▶ **TASK OBJECTIVE**
Find every line with the string "synthesis" in the material below and copy it.

━━━━━━━━━━━━━━━━

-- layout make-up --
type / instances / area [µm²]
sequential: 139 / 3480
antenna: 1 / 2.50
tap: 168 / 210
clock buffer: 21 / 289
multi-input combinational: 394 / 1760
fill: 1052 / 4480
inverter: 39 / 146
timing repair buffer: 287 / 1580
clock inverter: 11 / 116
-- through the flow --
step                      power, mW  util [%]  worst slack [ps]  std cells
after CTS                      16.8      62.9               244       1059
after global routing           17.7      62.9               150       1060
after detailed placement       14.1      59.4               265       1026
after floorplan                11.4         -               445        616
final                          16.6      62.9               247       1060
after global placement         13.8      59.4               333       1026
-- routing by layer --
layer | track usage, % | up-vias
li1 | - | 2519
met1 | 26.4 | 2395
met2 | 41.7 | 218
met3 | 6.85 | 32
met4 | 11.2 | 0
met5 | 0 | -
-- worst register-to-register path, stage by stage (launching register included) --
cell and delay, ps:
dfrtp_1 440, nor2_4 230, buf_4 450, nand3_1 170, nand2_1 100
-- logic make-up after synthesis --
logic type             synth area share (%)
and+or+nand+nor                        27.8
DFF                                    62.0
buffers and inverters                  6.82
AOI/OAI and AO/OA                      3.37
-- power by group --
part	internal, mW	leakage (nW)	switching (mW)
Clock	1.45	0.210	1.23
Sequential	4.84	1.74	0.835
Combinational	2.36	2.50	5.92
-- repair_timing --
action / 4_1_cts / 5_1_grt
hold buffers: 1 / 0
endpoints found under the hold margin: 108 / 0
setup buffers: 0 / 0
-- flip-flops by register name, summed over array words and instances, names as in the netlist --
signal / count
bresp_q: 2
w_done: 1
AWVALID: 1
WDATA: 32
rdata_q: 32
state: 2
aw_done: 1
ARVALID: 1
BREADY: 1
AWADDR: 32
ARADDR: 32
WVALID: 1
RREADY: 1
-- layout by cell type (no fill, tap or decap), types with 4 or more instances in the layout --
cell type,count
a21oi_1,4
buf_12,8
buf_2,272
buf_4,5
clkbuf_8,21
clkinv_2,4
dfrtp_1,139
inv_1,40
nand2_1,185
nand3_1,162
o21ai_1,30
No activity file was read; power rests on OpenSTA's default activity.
$ cat src/rtl/dmem_arbiter.sv
// dmem_arbiter: shares the single data-memory port between the core load/store
// path (port A) and a DMA/debug requester (port B). Each accepted request becomes
// one BUSY cycle with a memory strobe, then one RESP cycle with a done pulse.
// Illegal accesses (misaligned or beyond the last word) are rejected without a strobe.
// Optional macro DMEM_ARB_FIXED_PRIO_EN: port A always wins ties, no round-robin state.
module dmem_arbiter #(
    parameter int unsigned MEM_BYTES = 65536
) (
    input  logic        clk,
    input  logic        rst_n,
    input  logic        a_req,
    input  logic        a_we,
    input  logic [31:0] a_addr,
    input  logic [31:0] a_wdata,
    output logic        a_gnt,
    output logic        a_done,
    output logic        a_err,
    output logic [31:0] a_rdata,
    input  logic        b_req,
    input  logic        b_we,
    input  logic [31:0] b_addr,
    input  logic [31:0] b_wdata,
    output logic        b_gnt,
    output logic        b_done,
    output logic        b_err,
    output logic [31:0] b_rdata,
    output logic        mem_we,
    output logic        mem_re,
    output logic [31:0] mem_addr,
    output logic [31:0] mem_wdata,
    input  logic [31:0] mem_rdata
);
    typedef enum logic [1:0] {IDLE = 2'd0, BUSY = 2'd1, RESP = 2'd2} state_t;

    localparam logic [31:0] LAST_WORD = 32'(MEM_BYTES - 4);

    state_t      state_q, state_d;
    logic        win_q, win_d;       // 1 = port B owns the current access
    logic        we_q, we_d;
    logic        err_q, err_d;
    logic [31:0] addr_q, addr_d;
    logic [31:0] wdata_q, wdata_d;
    logic [31:0] a_rdata_q, a_rdata_d;
    logic [31:0] b_rdata_q, b_rdata_d;

    logic        any_req;
    logic        sel_b;
    logic        sel_we;
    logic [31:0] sel_addr;
    logic [31:0] sel_wdata;
    logic [31:0] rd_capture;
    logic        busy_ok;

    assign any_req = a_req | b_req;

`ifdef DMEM_ARB_FIXED_PRIO_EN
    // Fixed priority: B only wins when A is not asking.
    always_comb sel_b = b_req & ~a_req;
`else
    logic last_q, last_d;            // 1 = B was granted last; resets to B so A wins the first tie

    // Round-robin: on a tie the port that was not granted last wins.
    always_comb sel_b = b_req & (~a_req | ~last_q);

    // Remember the most recent winner at each acceptance.
    always_comb last_d = (state_q == IDLE && any_req) ? sel_b : last_q;

    // Round-robin history register.
    always_ff @(posedge clk or negedge rst_n) begin
        if (!rst_n) last_q <= 1'b1;
        else        last_q <= last_d;
    end
`endif

    // Mux the winning port's request fields.
    always_comb begin
        sel_we    = sel_b ? b_we    : a_we;
        sel_addr  = sel_b ? b_addr  : a_addr;
        sel_wdata = sel_b ? b_wdata : a_wdata;
    end

    // Grants are only offered in IDLE; the inputs are latched on the same edge.
    assign a_gnt = (state_q == IDLE) && a_req && !sel_b;
    assign b_gnt = (state_q == IDLE) && sel_b;

    // Rejected accesses return zero instead of whatever the memory drives.
    assign rd_capture = err_q ? 32'h0 : mem_rdata;

    // Sequencer next-state: accept in IDLE, strobe in BUSY, respond in RESP.
    always_comb begin
        state_d   = state_q;
        win_d     = win_q;
        we_d      = we_q;
        err_d     = err_q;
        addr_d    = addr_q;
        wdata_d   = wdata_q;
        a_rdata_d = a_rdata_q;
        b_rdata_d = b_rdata_q;
        unique case (state_q)
            IDLE: begin
                if (any_req) begin
                    state_d = BUSY;
                    win_d   = sel_b;
                    we_d    = sel_we;
                    addr_d  = sel_addr;
                    wdata_d = sel_wdata;
                    err_d   = (sel_addr[1:0] != 2'b00) || (sel_addr > LAST_WORD);
                end
            end
            BUSY: begin
                state_d = RESP;
                // Good writes leave rdata alone; reads and rejects update it.
                if (err_q || !we_q) begin
                    if (win_q) b_rdata_d = rd_capture;
                    else       a_rdata_d = rd_capture;
                end
            end
            RESP:    state_d = IDLE;
            default: state_d = IDLE;
        endcase
    end

    // Sequencer state and access registers.
    always_ff @(posedge clk or negedge rst_n) begin
        if (!rst_n) begin
            state_q   <= IDLE;
            win_q     <= 1'b0;
            we_q      <= 1'b0;
            err_q     <= 1'b0;
            addr_q    <= 32'h0;
            wdata_q   <= 32'h0;
            a_rdata_q <= 32'h0;
            b_rdata_q <= 32'h0;
        end else begin
            state_q   <= state_d;
            win_q     <= win_d;
            we_q      <= we_d;
            err_q     <= err_d;
            addr_q    <= addr_d;
            wdata_q   <= wdata_d;
            a_rdata_q <= a_rdata_d;
            b_rdata_q <= b_rdata_d;
        end
    end

    // Memory strobes come straight from the state flop so reset kills them at once.
    assign busy_ok   = (state_q == BUSY) && !err_q;
    assign mem_we    = busy_ok && we_q;
    assign mem_re    = busy_ok && !we_q;
    assign mem_addr  = busy_ok ? addr_q : 32'h0;
    assign mem_wdata = (busy_ok && we_q) ? wdata_q : 32'h0;

    assign a_done  = (state_q == RESP) && !win_q;
    assign b_done  = (state_q == RESP) && win_q;
    assign a_err   = a_done && err_q;
    assign b_err   = b_done && err_q;
    assign a_rdata = a_rdata_q;
    assign b_rdata = b_rdata_q;

endmodule

$ cat config.mk
export PLATFORM = sky130hd
export DESIGN_NAME = dmem_arbiter
export DESIGN_NICKNAME = d
export VERILOG_FILES = /design/src/rtl/dmem_arbiter.sv
export SDC_FILE = /design/constraint.sdc
export NUM_CORES = 1
export LEC_CHECK = 0
export CAP_MARGIN = 20
export CORE_MARGIN = 4
export CORE_UTILIZATION = 45
export CTS_BUF_LIST = sky130_fd_sc_hd__clkbuf_8
export CTS_CLUSTER_SIZE = 25
export DETAILED_ROUTE_END_ITERATION = 8
export PLACE_DENSITY = 0.9
export REMOVE_ABC_BUFFERS = 1
export SLEW_MARGIN = 40
export SYNTH_ARGS = -nofsm -noshare
export SYNTH_HDL_FRONTEND = slang
export SYNTH_SLANG_ARGS = --single-unit
$ cat constraint.sdc
create_clock -name clk -period 2.7 [get_ports clk]
set_clock_uncertainty 0.1 [all_clocks]
set_input_delay 0.54 -clock clk [delete_from_list [all_inputs] [get_ports clk]]
set_output_delay 0.54 -clock clk [all_outputs]
set_load 0.02 [all_outputs]
==> metrics.md, run 1 <==
| Metric | Value |
|---|---|
| Status | `completed` |
| Via-per-instance ratio | `5.083` |
| Initial antenna violation count | `0` |
| Yosys top cell area share | `0.5051` |
| DP Wirelength | `14.65 mm` |
| CP dominant cell by count | `and2b_4` |
| CP arrival | `1.99 ns` |
| Fraction of layout cells with a size suffix above 1 | `0.2105` |
| Slew @ Worst Pin | `0.4578 ns` |
| Largest net degree at the start of global routing | `81` |
| Inst Count DP | `1023` |
| Cell taking the most area after synthesis | `dfrtp_1` |
| Die Area | `16640 sq um` |
| Core area | `14100 sq um` |
| Clock-pin slew on the worst setup and hold paths | `0.07 ns` |
| Row cnt | `43` |
| Count of pins over their slew limit | `0` |
| Area delta synth->final | `52.77%` |
| Most instantiated library cell after synthesis | `dfrtp_1` |
| Clock latency on the worst-skew pair | `0.44 ns` |
| CP max stage delay | `0.43 ns` |
| Average size of a mapped cell | `11.64 sq um` |
| Min-delay worst type | `reg2reg` |
| Max Clk Rate | `0.3808 GHz` |
| Most instantiated cells after synthesis | `133 x dfrtp_1, 65 x mux2i_1, 65 x nand2_1, 37 x and2_1` |
| Fill count | `985` |
| H-Tree Level Count | `4` |
| Synth warn | `0` |
| Synth unique cells | `36` |
| Max-Cap Viols | `0` |
| Remaining DRCs | `0` |
| DR WL/cell | `18.67 microns` |
| Initial DRC Count | `308` |
| 1st-pass router iterations | `4` |
| Sequential area share after synthesis | `0.5091` |
| Crit path launch type | `flip-flop` |
| Synth Register Bits | `134` |
| Final Util | `0.7141` |
| Root Driver | `clkbuf_8` |
| First-pass GRT wire length | `30.33 mm` |
| Ports | `302` |
| Crit-path cells | `and2b_4 -> and2b_4 -> buf_12 -> and3_1 -> clkdlybuf4s15_1` |
| Final Wtd Congestion | `0.8403` |
| Final worst setup slack | `0.07402 ns` |
| Total congestion overflow | `0` |
| Layout net count | `1032` |
| Number of global-route vias before repair | `5575` |
| Post-route insts no fill | `1059` |
| Top cells by area, synth | `dfrtp_1 51%, mux2i_1 9.9%, mux2_4 6.8%, mux2_2 5.8%, nand2_1 3.7%` |
| Setup crit end kind | `output pin` |
| Post-synthesis cell area | `6589 sq um` |
| EDFF count, synth | `0` |
| CTS Buf Count | `17` |
| CTS Sinks | `134` |
| CTS Buffer Depth | `2` |
| Via count | `5383` |
| Syn Inst Count | `566` |
| Area taken by multi-input logic gates | `2964 sq um` |
| IO Port Bufs | `301` |
| Final Hold Fails | `0` |
| Die width | `129.0 microns` |
| Final WL | `19.77 mm` |
| CTS tree | `yes` |
| Final Cycle Share | `0.9726` |
| Slew margin rel. | `0.6920` |
| Async SR Flop Fraction | `1.000` |
| Minimum clock period | `2.626 ns` |
| Pre-CTS WS | `0.004208 ns` |
| Design Power | `0.006793 W` |
| Global Route Usage Sum | `0.2343` |
| Fin area | `10070 sq um` |
| Final ANT Viol Nets | `0` |
| Slowest cell on crit path | `dfrtp_1` |
| Ys flop type | `dfrtp_1` |
| # diodes | `0` |
| Register area | `3356 sq um` |
| CP Class | `reg2out` |
| Worst IR Drop VDD | `0.3806 mV` |
| Die height | `129.0 microns` |
| Req. time, crit path | `2.06 ns` |
| Leak Pwr | `4.733 nW` |
| Power Dens Cells | `674.9 nW/um^2` |
| Final setup violation count | `0` |
| Placed cell areas | `9767 sq um` |
| Initial core utilization | `0.4674` |
| Crit path max fanout | `28` |
==> through the flow <==
| stage | hold slack [ns] | setup TNS, ns |
|---|---|---|
| 6_report | 0.3739 | 0 |
| 5_1_grt | 0.3992 | -0.02537 |
| 4_1_cts | 0.3784 | 0 |
| 3_5_place_dp | 0.3021 | 0 |
| 3_3_place_gp | 0.2994 | 0 |
| 2_1_floorplan | 0.1444 | -175.27 |
==> logic make-up (layout without fill, tap and decap cells) <==
kind of cell / after synthesis / after routing / share of synthesized area
AOI/OAI and AO/OA: 72 / 72 / 0.06172
buffers and inverters: 43 / 356 / 0.04595
DFF: 134 / 134 / 0.5091
muxes: 129 / 129 / 0.2252
and+or+nand+nor: 188 / 188 / 0.1580
==> power by group <==
part,leakage (nW),total (W),switching [W],internal (W)
clock,0.215,0.00176,0.000801,0.000961
combinational,2.77,0.00217,0.00117,0.00100
sequential,1.75,0.00286,0.000313,0.00255
==> placed cells by master (no fill, tap or decap), types with 3 or more instances in the layout <==
master           netlist  layout
clkbuf_8               0      19
clkbuf_2               4      41
bufinv_16              0       3
nor4_1                 6       6
nand2_1               65      65
and3_1                35      35
clkdlybuf4s15_2        0      15
clkdlybuf4s50_1        0     231
inv_1                  1       3
dlygate4sd2_1          0       4
mux2_2                34      34
o21ai_1               31      30
dfrtp_1              133     132
nor2b_1               32      32
mux2i_1               65      65
mux2_4                30      30
o21ai_0               35      35
buf_12                 0       7
clkdlybuf4s15_1        0       8
buf_4                  9      11
and2_1                37      37
==> critical path: cells and delay by family, from the launching register on <==
| kind | cells | cell delay, ns |
|---|---|---|
| DFF | 1 | 0.43 |
| and+or+nand+nor | 3 | 0.64 |
| buffers and inverters | 2 | 0.48 |
==> state kept, by name, summed over array words and instances (netlist names) <==
| signal | count |
|---|---|
| a_rdata | 32 |
| addr_q | 32 |
| b_rdata | 32 |
| wdata_q | 32 |
| state_q | 2 |
| err_q | 1 |
| last_q | 1 |
| we_q | 1 |
| win_q | 1 |
==> worst paths after layout <==
| kind | to | startpoint | slack [ns] | depth (start not counted) |
|---|---|---|---|---|
| worst max-delay path | mem_wdata[15] | state_q[1] | 0.07 | 5 |
| worst min-delay path | wdata_q[4] | wdata_q[4] | 0.37 | 2 |
| worst max register to register | b_rdata[13] | we_q | 0.69 | 5 |
| worst min register to register | wdata_q[4] | wdata_q[4] | 0.37 | 2 |
| max in group asynchronous | last_q | rst_n | 1.38 | 3 |
| min in group asynchronous | addr_q[3] | rst_n | 0.40 | 2 |
==> layer usage <==
layer,routed length [microns],part of all wire,vias to the layer above,track usage
met5,0,0,-,0
met4,270,0.014,0,0.06671
met3,1586,0.080,25,0.06932
met2,9921,0.50,239,0.4040
met1,7990,0.40,2565,0.2856
li1,-,-,2554,-
==> what timing repair did <==
action / in CTS / in global routing
setup buffers: 0 / 2
gates resized for setup: 143 / 51
endpoints found under the hold margin: 20 / 0
hold buffers: 1 / 0
gates cloned: 0 / 1
setup endpoints to repair: 71 / 67
==> cell type report <==
| class | instances | area share |
|---|---|---|
| Tap cell | 180 | 0.02237 |
| Clock buffer | 19 | 0.02598 |
| Inverter | 2 | 0.0007458 |
| Multi-Input combinational cell | 389 | 0.2945 |
| Clock inverter | 13 | 0.01566 |
| Timing Repair Buffer | 322 | 0.3074 |
| Sequential cell | 134 | 0.3334 |
No activity file was read; power rests on OpenSTA's default activity.
==> inputs of run 2 (changes only) <==
--- a/config.mk
+++ b/config.mk
@@ -13,6 +13,7 @@
 export DETAILED_ROUTE_END_ITERATION = 8
 export PLACE_DENSITY = 0.9
 export REMOVE_ABC_BUFFERS = 1
+export SETUP_SLACK_MARGIN = 0.15
 export SLEW_MARGIN = 40
 export SYNTH_ARGS = -nofsm -noshare
 export SYNTH_HDL_FRONTEND = slang
==> metrics.md, run 2 (synthesized netlist as in run 1, its figures left out) <==
| Metric | Value |
|---|---|
| Delay-heaviest family, CP | `simple AND/OR/NAND/NOR gates` |
| CTS Sinks | `134` |
| Placed cell areas | `9767 sq um` |
| Final worst setup slack | `0.1646 ns` |
| Initial core utilization | `0.4674` |
| Reg power frac | `0.421` |
| 1st-pass router iterations | `6` |
| Inst Count DP | `1023` |
| Setup crit end kind | `output pin` |
| Largest net degree at the start of global routing | `81` |
| CP bufs+invs | `3` |
| Clock latency on the worst-skew pair | `0.43 ns` |
| Remaining DRCs | `0` |
| Comb pwr share | `0.322` |
| Initial antenna violation count | `0` |
| CP arrival | `1.90 ns` |
| Worst r2r src | `we_q` |
| Power Dens Cells | `651.2 nW/um^2` |
| Via count | `5453` |
| Min-delay src | `wdata_q[4]` |
| CTS tree | `yes` |
| Grt met2 use | `0.4137` |
| R2r setup slk | `0.60 ns` |
| RSZ-0062 raised after global routing | `yes` |
| Row cnt | `43` |
| CP Class | `reg2out` |
| WHS | `0.3758 ns` |
| Start point of the critical path | `state_q[1]` |
| Total congestion overflow | `0` |
| Met3 Use GR | `0.07057` |
| CTS Buffer Depth | `2` |
| Internal power | `0.004513 W` |
| Max-Cap Viols | `0` |
| Highest-count cells in the layout ignoring fill and taps | `229 x clkdlybuf4s50_1, 132 x dfrtp_1, 65 x mux2i_1, 65 x nand2_1, 49 x buf_6` |
| Worst IR Drop VDD | `0.4131 mV` |
| Switching Share | `0.3396` |
| CTS Buf Count | `17` |
| Status | `completed` |
| Commonest non-fill, non-tap cell in the layout | `clkdlybuf4s50_1` |
| Gr busiest metal | `met2` |
| Final WL | `20.37 mm` |
| Met1 Usage GRT | `0.2958` |
| Die width | `129.0 microns` |
| Clock-pin slew on the worst setup and hold paths | `0.08 ns` |
| H-Tree Level Count | `4` |
| Design Power | `0.006835 W` |
| Initial DRC Count | `266` |
| Req. time, crit path | `2.06 ns` |
| Global Route Usage Sum | `0.2409` |
| Final Wtd Congestion | `0.8403` |
| Clk pwr share | `0.257` |
| Switch Pwr | `0.002321 W` |
| Layout net count | `1042` |
| Count of pins over their slew limit | `0` |
| CP dominant cell by count | `and2b_4` |
| Root Driver | `clkbuf_8` |
| Crit path launch type | `flip-flop` |
| Fin area | `10500 sq um` |
| Final setup violation count | `0` |
| Crit-path cells | `and2b_4 -> and2b_4 -> buf_12 -> clkbuf_16 -> and3_4 -> buf_6` |
| Leak Pwr | `4.884 nW` |
| Fraction of layout cells with a size suffix above 1 | `0.2587` |
| Crit path max fanout | `7` |
| IO Port Bufs | `301` |
| # diodes | `0` |
| Number of global-route vias before repair | `5647` |
| Final Cycle Share | `0.9391` |
| Slowest cell on crit path | `dfrtp_1` |
| Via-per-instance ratio | `5.101` |
| Max Clk Rate | `0.3944 GHz` |
| DR WL/cell | `19.05 microns` |
| Minimum clock period | `2.535 ns` |
| Final Hold Fails | `0` |
| Slew @ Worst Pin | `0.4593 ns` |
| Slew margin rel. | `0.6938` |
| Core area | `14100 sq um` |
| Pre-CTS WS | `0.004208 ns` |
| CP max stage delay | `0.41 ns` |
| Die Area | `16640 sq um` |
| Final ANT Viol Nets | `0` |
| Ports | `302` |
| DP Wirelength | `14.65 mm` |
| First-pass GRT wire length | `31.11 mm` |
| Area delta synth->final | `59.29%` |
| Min-delay worst type | `reg2reg` |
| Die height | `129.0 microns` |
| Post-route insts no fill | `1069` |
## run 2: cell count changes in the layout (fill, tap and decap cells not counted), moves of 7 or more
cell	change
clkbuf_2	-41
and2_4	+10
and2_1	-10
and3_1	-15
buf_4	+7
clkdlybuf4s15_2	-14
clkdlybuf4s15_1	-8
and3_4	+15
buf_2	+15
buf_6	+47
## run 2: path summary, 6_finish.rpt
path                                  to  cells past startpoint
setup / recovery           mem_wdata[20]                      6
hold / removal                wdata_q[4]                      2
setup reg to reg             b_rdata[30]                      5
hold reg to reg               wdata_q[4]                      2
max in group asynchronous         last_q                      3
min in group asynchronous      addr_q[3]                      2
## run 2: what timing repair did
item | in CTS | in global routing
setup endpoints to repair | 72 | 52
pin swaps | 0 | 1
gates resized for setup | 329 | 67
hold buffers | 1 | 0
hold endpoints to repair | 20 | 0
setup buffers | 5 | 3
cloned | 2 | 3
## run 2: stage by stage
stage,utilization,setup TNS (ns)
5_1_grt,0.7445,0
3_5_place_dp,0.6929,0
3_3_place_gp,0.6929,0
4_1_cts,0.7197,0
2_1_floorplan,-,-175.27
6_report,0.7445,0
## run 2: power by group through the flow
stage                     sequential [W]  combinational (W)  clock (W)
after global placement           0.00284            0.00210          0
final                            0.00288            0.00220    0.00176
after global routing             0.00294            0.00243    0.00191
after detailed placement         0.00288            0.00217          0
after CTS                        0.00285            0.00217    0.00180
after floorplan                  0.00282            0.00132          0
## run 2: per-layer routing
layer / share of wire / vias to the layer above
met1: 0.39 / 2619
met5: 0 / -
met4: 0.014 / 0
met2: 0.51 / 236
li1: - / 2574
met3: 0.080 / 24
## run 2: layout make-up
type,count,area (sq um)
flip-flops and latches,134,3356
repair buffers,332,3430
well taps,180,225.2
inverters,2,7.507
multi-input cells,389,3058
clock inverters,13,157.7
fillers,915,3601
clock buffers,19,261.5
## run 2: tightest hold or removal path: cells and delay by family, from the launching register on
family,cells,cell delay [ns]
flip-flops,1,0.34
AND/OR/NAND/NOR,1,0.04
AO/OA/AOI/OAI,1,0.06
==> inputs of run 3 (changes only) <==
--- a/config.mk
+++ b/config.mk
@@ -11,6 +11,7 @@
 export CTS_BUF_LIST = sky130_fd_sc_hd__clkbuf_8
 export CTS_CLUSTER_SIZE = 25
 export DETAILED_ROUTE_END_ITERATION = 8
+export HOLD_SLACK_MARGIN = 0.06
 export PLACE_DENSITY = 0.9
 export REMOVE_ABC_BUFFERS = 1
 export SETUP_SLACK_MARGIN = 0.15
==> results of run 3 <==
Same layout as run 2: the final DEF is identical, and so are final timing and power.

━━━━━━━━━━━━━━━━

▶ **EXERCISE ANSWER**
-- logic make-up after synthesis --
| Cell taking the most area after synthesis | `dfrtp_1` |
| Most instantiated library cell after synthesis | `dfrtp_1` |
| Most instantiated cells after synthesis | `133 x dfrtp_1, 65 x mux2i_1, 65 x nand2_1, 37 x and2_1` |
| Sequential area share after synthesis | `0.5091` |
| Post-synthesis cell area | `6589 sq um` |
kind of cell / after synthesis / after routing / share of synthesized area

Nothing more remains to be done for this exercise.